Final answer:
For a blue-eyed, color vision carrier mother and a heterozygous brown-eyed, colorblind father, daughters have a 50% chance of being brown-eyed carriers for colorblindness, and a 50% chance of being blue-eyed carriers. Sons have a 50% chance of being brown-eyed and colorblind and a 50% chance of being blue-eyed and colorblind.
Step-by-step explanation:
In humans, the gene for color vision (C) is dominant over the gene for red-green colorblindness (c), and this trait is sex-linked on the X chromosome. The gene for brown eyes (B) is dominant over the gene for blue eyes (b). For a blue-eyed woman (bb) who is a carrier for color vision (XCXc) and a heterozygous brown-eyed man (Bb) who is colorblind (XcY), we can determine the probable genotypes and phenotypes of their children.

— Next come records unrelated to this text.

<file path="config.mk">
export PLATFORM = sky130hd
export DESIGN_NAME = grass_sprite_drawer
export DESIGN_NICKNAME = d
export VERILOG_FILES = /design/src/rtl/grass_pkg.sv /design/src/rtl/grass_addr_gen.sv /design/src/rtl/grass_sprite_drawer.sv
export SDC_FILE = /design/constraint.sdc
export NUM_CORES = 1
export LEC_CHECK = 0
export CELL_PAD_IN_SITES_DETAIL_PLACEMENT = 1
export CELL_PAD_IN_SITES_GLOBAL_PLACEMENT = 2
export CORE_UTILIZATION = 28
export DETAILED_ROUTE_END_ITERATION = 10
export HOLD_SLACK_MARGIN = 0.12
export PLACE_DENSITY_LB_ADDON = 0.1
export SYNTH_ARGS = -nofsm -noshare
export SYNTH_HDL_FRONTEND = slang
export SYNTH_SLANG_ARGS = --single-unit
</file>
<file path="constraint.sdc">
create_clock -name Clk -period 7.74 [get_ports Clk]
set_input_delay 1.548 -clock Clk [delete_from_list [all_inputs] [get_ports Clk]]
set_output_delay 1.548 -clock Clk [all_outputs]
set_load 0.05 [all_outputs]
</file>
<file path="src/rtl/grass_pkg.sv">
// Shared constants, types and palette for the grass sprite drawer.
// Pixel geometry and the 8-entry 3-bit-index -> 24-bit RGB palette live here.
package grass_pkg;

    localparam int unsigned SPR_W    = 20;
    localparam int unsigned SPR_H    = 20;
    localparam int unsigned SCREEN_W = 640;
    localparam int unsigned SCREEN_H = 480;

    // Width of the horizontal scroll offset (0..SPR_W-1)
    localparam int unsigned OFF_W    = $clog2(SPR_W);

    typedef logic [23:0] rgb_t;
    typedef logic [2:0]  pal_idx_t;

    // Index 0 is transparent; its RGB value is never driven out as grass
    localparam rgb_t PALETTE [0:7] = '{
        24'h000000,
        24'h3A7D22,
        24'h4F9A2E,
        24'h68B83A,
        24'h2C5E1A,
        24'h8FD14F,
        24'h6B4A2B,
        24'h000000
    };

    function automatic rgb_t pal_lookup(input pal_idx_t idx);
        return PALETTE[idx];
    endfunction

endpackage

</file>
<file path="src/rtl/grass_addr_gen.sv">
// Pipeline stage 1: classifies the pixel as in/out of the grass strip and
// registers the tiled sprite read address ty*SPR_W + tx.
module grass_addr_gen
    import grass_pkg::*;
#(
    parameter int unsigned GRASS_Y0 = 400,
    parameter int unsigned GRASS_Y1 = 479
) (
    input  logic             i_clk,
    input  logic             i_rst_n,
    input  logic [9:0]       i_draw_x,
    input  logic [9:0]       i_draw_y,
    input  logic [OFF_W-1:0] i_off,
    output logic [18:0]      o_ram_addr,
    output logic             o_s1_valid
);

    logic             w_in_strip;
    logic [10:0]      w_sum_x;
    logic [9:0]       w_dy;
    logic [OFF_W-1:0] w_tx;
    logic [OFF_W-1:0] w_ty;
    logic [8:0]       w_addr;

    logic [18:0]      r_ram_addr;
    logic             r_s1_valid;

    assign w_in_strip = (i_draw_y >= 10'(GRASS_Y0)) &&
                        (i_draw_y <= 10'(GRASS_Y1)) &&
                        (i_draw_x <= 10'(SCREEN_W - 1));

    // 11-bit sum: 639 + 19 cannot overflow
    assign w_sum_x = {1'b0, i_draw_x} + 11'(i_off);

    // Only meaningful in-strip, where DrawY >= GRASS_Y0 so no underflow
    assign w_dy = i_draw_y - 10'(GRASS_Y0);

    // Constant divisors: reduced to constant-mod logic, no runtime divider
    assign w_tx = OFF_W'(w_sum_x % 11'(SPR_W));
    assign w_ty = OFF_W'(w_dy % 10'(SPR_H));

    assign w_addr = 9'(9'(w_ty) * 9'(SPR_W)) + 9'(w_tx);

    always_ff @(posedge i_clk) begin
        if (!i_rst_n) begin
            r_ram_addr <= '0;
            r_s1_valid <= 1'b0;
        end else begin
            r_ram_addr <= w_in_strip ? 19'(w_addr) : 19'd0;
            r_s1_valid <= w_in_strip;
        end
    end

    assign o_ram_addr = r_ram_addr;
    assign o_s1_valid = r_s1_valid;

endmodule

</file>
<file path="src/rtl/grass_sprite_drawer.sv">
// Tiles the 20x20 grass sprite across a screen strip: address -> RAM -> palette, 3-cycle latency.
// Optional macro GRASS_SWAY_EN enables a frame-driven horizontal scroll of the tile pattern.
module grass_sprite_drawer
    import grass_pkg::*;
#(
    parameter int unsigned GRASS_Y0    = 400,
    parameter int unsigned GRASS_Y1    = 479,
    parameter int unsigned SWAY_PERIOD = 8
) (
    input  logic        Clk,
    input  logic        Reset_n,
    input  logic [9:0]  DrawX,
    input  logic [9:0]  DrawY,
    input  logic        frame_start,
    output logic [18:0] ram_addr,
    input  logic [4:0]  ram_data,
    output logic        is_grass,
    output logic [23:0] grass_rgb,
    output logic        px_valid
);

    logic [OFF_W-1:0] w_off;
    logic             w_s1_valid;

    logic             r_s2_valid;
    logic             r_is_grass;
    rgb_t             r_grass_rgb;
    logic             r_px_valid;

    pal_idx_t         w_idx;
    logic             w_is_grass_d;
    rgb_t             w_rgb_d;

`ifdef GRASS_SWAY_EN
    localparam int unsigned CNT_W = (SWAY_PERIOD > 1) ? $clog2(SWAY_PERIOD) : 1;

    logic [CNT_W-1:0] r_frame_cnt;
    logic [OFF_W-1:0] r_off;

    // The pulse that wraps the frame counter also advances the scroll offset
    always_ff @(posedge Clk) begin
        if (!Reset_n) begin
            r_frame_cnt <= '0;
            r_off       <= '0;
        end else if (frame_start) begin
            if (r_frame_cnt == CNT_W'(SWAY_PERIOD - 1)) begin
                r_frame_cnt <= '0;
                r_off       <= (r_off == OFF_W'(SPR_W - 1)) ? '0 : r_off + 1'b1;
            end else begin
                r_frame_cnt <= r_frame_cnt + 1'b1;
            end
        end
    end

    assign w_off = r_off;

    logic w_unused;
    assign w_unused = ^ram_data[4:3];
`else
    assign w_off = '0;

    logic w_unused;
    assign w_unused = ^{frame_start, ram_data[4:3]};
`endif

    grass_addr_gen #(
        .GRASS_Y0 (GRASS_Y0),
        .GRASS_Y1 (GRASS_Y1)
    ) u_addr_gen (
        .i_clk      (Clk),
        .i_rst_n    (Reset_n),
        .i_draw_x   (DrawX),
        .i_draw_y   (DrawY),
        .i_off      (w_off),
        .o_ram_addr (ram_addr),
        .o_s1_valid (w_s1_valid)
    );

    // Stage 2: valid flag tracks the RAM's registered read
    always_ff @(posedge Clk) begin
        if (!Reset_n) begin
            r_s2_valid <= 1'b0;
        end else begin
            r_s2_valid <= w_s1_valid;
        end
    end

    assign w_idx        = pal_idx_t'(ram_data[2:0]);
    assign w_is_grass_d = r_s2_valid && (w_idx != 3'd0);
    assign w_rgb_d      = w_is_grass_d ? pal_lookup(w_idx) : 24'h000000;

    always_ff @(posedge Clk) begin
        if (!Reset_n) begin
            r_is_grass  <= 1'b0;
            r_grass_rgb <= '0;
            r_px_valid  <= 1'b0;
        end else begin
            r_is_grass  <= w_is_grass_d;
            r_grass_rgb <= w_rgb_d;
            r_px_valid  <= r_s2_valid;
        end
    end

    assign is_grass  = r_is_grass;
    assign grass_rgb = r_grass_rgb;
    assign px_valid  = r_px_valid;

endmodule
</file>
# Word-level counts from Yosys, hierarchy flattened
# Memories as Yosys holds them, arrays and structs flattened. A register that Yosys moved wholly into a read port is not among the register bits.
# Cells that the tools add are included.
# word_totals
register_bits	23
rom_bits	192
input_bits	28
out_inout_bits	45
wordCells	23
mem_count	1
# classes
n_addsub	2
n_mul	1
div	2
n_lt_le_gt_ge	3
bitwise	1
n_reduce_logical	7
# memory_table
name	words	word_bits	read_ports	rd_ports_with_merged_regs	write_ports	line_no	rtl
(no name shown)	8	24	1	1	0	grass_pkg.sv:29	return PALETTE[idx];
# ops
op	n
modulo 10 x 5 -> 11 bit (second input constant)	1
greater-or-equal comparator 10 x 9 -> 1 bit (second input constant)	1
less-or-equal comparator 10 bit (second input constant)	1
less-or-equal comparator 10 x 9 -> 1 bit (second input constant)	1
modulo 10 x 5 -> 10 bit (second input constant)	1
subtractor 10 x 9 -> 10 bit (second input constant)	1
adder 9 x 5 -> 9 bit	1
multiplier 5 x 3 -> 7 bit (second input constant)	1
inverter 3 -> 4 bit	1
AND reduction 2 bit	2
logical AND 1 bit	3
nonzero test 3 bit	1
logical NOT 1 bit	1

# Depth between registers and ports, before layout
# logic_depth
word_depth	4
depth_mapped	26
mapped_depth_nobuf	22

# Modules after synthesis
# From an unflattened synthesis, not the netlist that was laid out.
# hier_totals
cells_unflattened	395
area_unflattened_um2	3134.3
# by_module_without_submodules
mod	n_inst	cells_per_inst	area_each_um2	seq_area_each_um2
grass_addr_gen	1	314	2277.2	200.2
grass_sprite_drawer	1	81	857.1	480.5

# Worst setup path before layout
# No wires, ideal clock.
# synth_timing
kind	input-to-reg
from	in DrawY[4]
to	reg u_addr_gen.r_ram_addr[8], in the netlist u_addr_gen.o_ram_addr[8]
setup_ns	0.119
arrival_time_ns	6.359
required_ns	7.621
path_slack_ns	1.262
cell_stages	24
path_buffers	4
path_cell_list	clkbuf_1 -> inv_1 -> ha_1 -> buf_2 -> o221a_2 -> o31ai_1 -> and2_1 -> buf_6 -> a21oi_1 -> a22oi_1 -> buf_2 -> nor2_1 -> a221o_1 -> a311o_1 -> ha_1 -> ha_1 -> fa_1 -> nand3_1 -> nor2_1 -> a31oi_1 -> o21ai_0 -> a221oi_1 -> nand2b_1 -> mux2i_1
# synth_via
elab_chain_len	4
word_cells_on_any_way	9
cone_classes	add/sub (2); mul (1); div (1); order compare (2); reduce/logical (3)
# synth_rtl
item	line_no	rtl
start: declaration	grass_sprite_drawer.sv:13	input logic [9:0] DrawY,
subtractor 10 x 9 -> 10 bit, or another cell as far along	grass_addr_gen.sv:36	assign w_dy = i_draw_y - 10'(GRASS_Y0);
modulo 10 x 5 -> 10 bit / logical AND 1 bit (equally long branches)	grass_addr_gen.sv:40, grass_addr_gen.sv:28	
multiplier 5 x 3 -> 7 bit / logical AND 1 bit (equally long branches)	grass_addr_gen.sv:42, grass_addr_gen.sv:29	
adder 9 x 5 -> 9 bit / AND reduction 2 bit (equally long branches)	n/a	
end signal: assignment	grass_addr_gen.sv:49	r_ram_addr <= w_in_strip ? 19'(w_addr) : 19'd0;
end: declaration	grass_addr_gen.sv:25	logic [18:0] r_ram_addr;
# Several ways; a longest one is shown, not always the timed one.
# A chain may end at the register's enable or synchronous reset.

# Worst setup path in the final report
# Ends and elaborated chain as after synthesis.

==> summary.md <==
| Metric | Value |
|---|---|
| Cell taking the most area after synthesis | dfxtp_1 |
| Clk sinks | 34 |
| CTS Buf Count | 5 |
| Overflow after GRT | 0 |
| CTS Hold Bufs | 0 |
| Worst vdd ir | 62.4 uV |
| Area growth, synth to finish | 23.7% |
| FFs w/ async S/R, synth | 0 |
| Min Tclk post-route | 7040 ps |
| Footprint of the multi-input gates | approximately 0.0021 mm2 |
| Synth Area in Simple Gates | 0.257 |
| Post-CTS Resized | 0 |
| Crit-path max cell delay | roughly 530 ps |
| FP Rows | 37 |
| Vias | between 2,000 and 3,000 |
| Hold endpoint | r_s2_valid |
| WS Path Type | input port to flip-flop |
| Max cap viols | 0 |
| Status | completed |
| Pins Over Slew Limit | 0 |
| Post-CTS setup repair buffer count | 0 |
| 1st-iter DRT viols | 91 |
| Synth Area in Compound Gates | 0.284 |
| Reg-to-reg endpoint | grass_rgb[5] |
| Initial antenna violation count | 0 |
| Worst-Skew Late Latency | about 280 ps |
| Syn Area/Cell | approximately 7.7 um2 |
| RSZ-0062 raised after global routing | false |
| Core Area | approximately 0.010 mm2 |
| Cells along the critical path | clkdlybuf4s50_1 > inv_1 > ha_1 > nor2b_1 > a2111oi_4 > a21oi_2 > and2_1 > a21oi_1 > a22oi_1 > nor2_1 > a221o_1 > a311o_1 > ha_1 > ha_1 > fa_1 > nand3_1 > nor2_1 > a31oi_1 > o21ai_0 > a221oi_1 > nand2b_1 > mux2i_1 |
| Synth Flop Type | dfxtp_1 |
| Die H | about 110 um |
| Largest net degree at the start of global routing | 23 |
| Final Hold Violating Endpoints | 0 |
| H-tree depth | 2 |
| Setup crit end kind | flip-flop |
| Register Area | about 680 um2 |
| Syn. warnings | 0 |
| Cell area after synthesis | roughly 0.0030 mm2 |
| Global-route wire length before repair | 13,800 um |
| Fillers | roughly 1,300 |
| WHS Path Cells | 1 |
| Relative slew margins | 0.413 |
| DR pass1 iterations | 4 |
| Synth unique cells | 73 |
| Part of the cycle the worst path needs | 0.910 |
| Routed wire length per instance | ~14 um |
| Vias in the first global route | about 2,800 |
| Initial Util | 0.290 |
| GRT Overall Usage | 0.149 |
| Root buf cell | clkbuf_8 |
| Post-Synth Adder-Cell Area | 0.0883 |
| TNS Setup | 0 ps |
| Most frequent CP cell | ha_1 |
| Worst-path clk slew | approximately 60 ps |
| Startpoint types | input port |
| Cells after Synth | 389 |
| Slowest cell on crit path | ha_1 |
| Static leakage | roughly 1.5 nW |
| Worst Hold Class | flip-flop to flip-flop |
| PD cells | between 150 and 200 mW/mm2 |
| Non-Filler Instances | 569 |
| Post-Place Cells | 561 |
| Commonest non-fill, non-tap cell in the layout | clkdlybuf4s50_1 |
| Final WL | 8230 um |
| Endpoints failing setup | 0 |
| Final setup skew | between 4 and 5 ps |
| Final ANT Viol Nets | 0 |
| CP arrival | 7210 ps |
| Final net count | 480 |
| Yosys top cell area share | 0.227 |
| Worst Path Required | 7910 ps |
| Synth Register Bits | 34 |
| Die Footprint | between 0.01 and 0.015 mm2 |
| Main combinational cell family by area after synthesis | compound AO/OA/AOI/OAI gates |
| Sequential fraction of the synthesis area | 0.227 |
| Vias per cell | roughly 5.1 |
| Post-synthesis xor/xnor area fraction | 0.0292 |
| Diode count | 0 |
| Most frequent cells in the layout | 58 x clkdlybuf4s50_1, 38 x nand2_1, 34 x dfxtp_1 |
| DR DRC count | 0 |
| Fraction of layout instances using a drive strength above 1 | 0.0647 |
| Worst-Margin Slew | ~900 ps |
| Hold Startpoint | u_addr_gen.o_s1_valid |
| Dpl hpwl | 6330 um |
| Reg2reg setup slack | between 6000 and 7000 ps |
| Num ports | 73 |
| Area contributors post-synth | dfxtp_1 23%, ha_1 7.5%, a21oi_1 5.0% |
| Number of enable flip-flop cells after synthesis | 0 |
| RePlAce Congestion | between 0.7 and 0.8 |
| Critical R2R Launch | r_s2_valid |
| Max frequency | approximately 140 MHz |
| CTS Buffer Depth | 2 |
| Port bufs | 58 |
| Worst R2R Path Depth | 4 |
| CTS tree | built |
| Die Width | ~110 um |
| CP Max Fanout | 12 |
| Post-synthesis mux area share | 0.0237 |
synth_stat cells (6+ instances only):
master,number
ha_1,18
clkbuf_1,16
nand3_1,8
a21oi_1,30
nor3_1,11
buf_4,14
mux2i_1,6
dfxtp_1,34
buf_2,6
nand2_1,38
nor2b_1,8
and2_1,15
inv_1,13
xnor2_1,8
a211oi_1,6
nand2b_1,12
nor2_1,26
o21ai_0,21
and3_1,6
where the power goes:
group	leakage [nW]	switching [mW]	internal, mW
Sequential	0.274	0.000426	0.177
Combinational	1.15	0.156	0.103
Clock	0.0482	0.0596	0.0716
flip-flops by register name, summed over array words and instances, names as in the netlist:
signal and count:
r_s2_valid 1, grass_rgb 21, is_grass 1, u_addr_gen.o_s1_valid 1, u_addr_gen.o_ram_addr 9, px_valid 1
kinds of logic (layout without fill, tap and decap cells):
| family | count (synthesis) | count (layout) |
|---|---|---|
| AND/OR/NAND/NOR | 147 | 147 |
| AO/OA/AOI/OAI | 118 | 118 |
| buffers and inverters | 52 | 86 |
| flip-flops | 34 | 34 |
| adder cells (fa/ha/maj) | 20 | 20 |
| XOR/XNOR | 10 | 10 |
| multiplexers | 7 | 7 |
| other | 1 | 11 |
worst max-delay path by stage:
stage	start	to	slack, ps	cells past startpoint
2_1_floorplan	DrawY[4]	u_addr_gen.o_ram_addr[8]	1260	24
3_3_place_gp	DrawY[4]	u_addr_gen.o_ram_addr[8]	420	23
3_5_place_dp	DrawY[4]	u_addr_gen.o_ram_addr[8]	390	23
4_1_cts	DrawY[4]	u_addr_gen.o_ram_addr[8]	690	23
5_1_grt	DrawY[4]	u_addr_gen.o_ram_addr[8]	230	23
6_report	DrawY[4]	u_addr_gen.o_ram_addr[8]	700	22
layer usage:
layer / global-route usage / up-vias / wire, um
li1: - / 1478 / -
met1: 0.210 / 1373 / 4220
met2: 0.245 / 62 / 3640
met3: 0.0179 / 6 / 298
met4: 0.0268 / 0 / 65
met5: 0 / - / 0
through the flow:
step | setup WS (ps) | hold slack (ps) | utilization | area [um2] | power, mW
floorplan | 1260 | 412 | - | 3040 | 0.380
global placement | 424 | 425 | 0.349 | 3620 | 0.434
detailed placement | 389 | 439 | 0.349 | 3620 | 0.440
finish | 698 | 445 | 0.358 | 3710 | 0.568
CTS | 689 | 451 | 0.358 | 3710 | 0.574
global route | 226 | 474 | 0.358 | 3710 | 0.612
cell type report:
type,count,area share
Multi-Input combinational cell,313,0.563
Timing Repair Buffer,65,0.170
Inverter,13,0.0131
Clock buffer,7,0.0232
Clock inverter,1,0.00135
Sequential cell,34,0.183
Tap cell,136,0.0458
worst max-delay path: cells and delay by family:
family / cells / cell delay (ps)
buffers and inverters: 2 / 630
and+or+nand+nor: 6 / 1260
AOI/OAI and AO/OA: 9 / 2140
adders and majority gates: 4 / 1540
muxes: 1 / 60
No activity file was read; power rests on OpenSTA's default activity.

Parental cross: XCXcbb (mother) x XcYBb (father)
The father can pass on either his X chromosome (resulting in a daughter) or his Y chromosome (resulting in a son), and his B or b allele for eye color. Daughters may inherit either XC or Xc from their mother, along with bb for eye color. Sons will inherit their X chromosome from their mother and will have blue eyes since the mother only has b alleles.
Genotype Probabilities:
- Daughters: 50% XCXcBb (brown-eyed, carrier for colorblindness), 50% XCXcbb (blue-eyed, carrier for colorblindness)
- Sons: 50% XcYBb (brown-eyed, colorblind), 50% XcYbb (blue-eyed, colorblind)
Phenotype Probabilities:
- Daughters: 50% carrier for colorblindness with brown eyes, 50% carrier for colorblindness with blue eyes
- Sons: 50% colorblind with brown eyes, 50% colorblind with blue eyes
As males only have one X chromosome, if that X chromosome carries the allele for colorblindness, they will express the trait. For eye color, the brown allele is dominant to the blue allele, therefore, children inheriting one B allele will have brown eyes, while only those inheriting two b alleles (from both parents) will have blue eyes.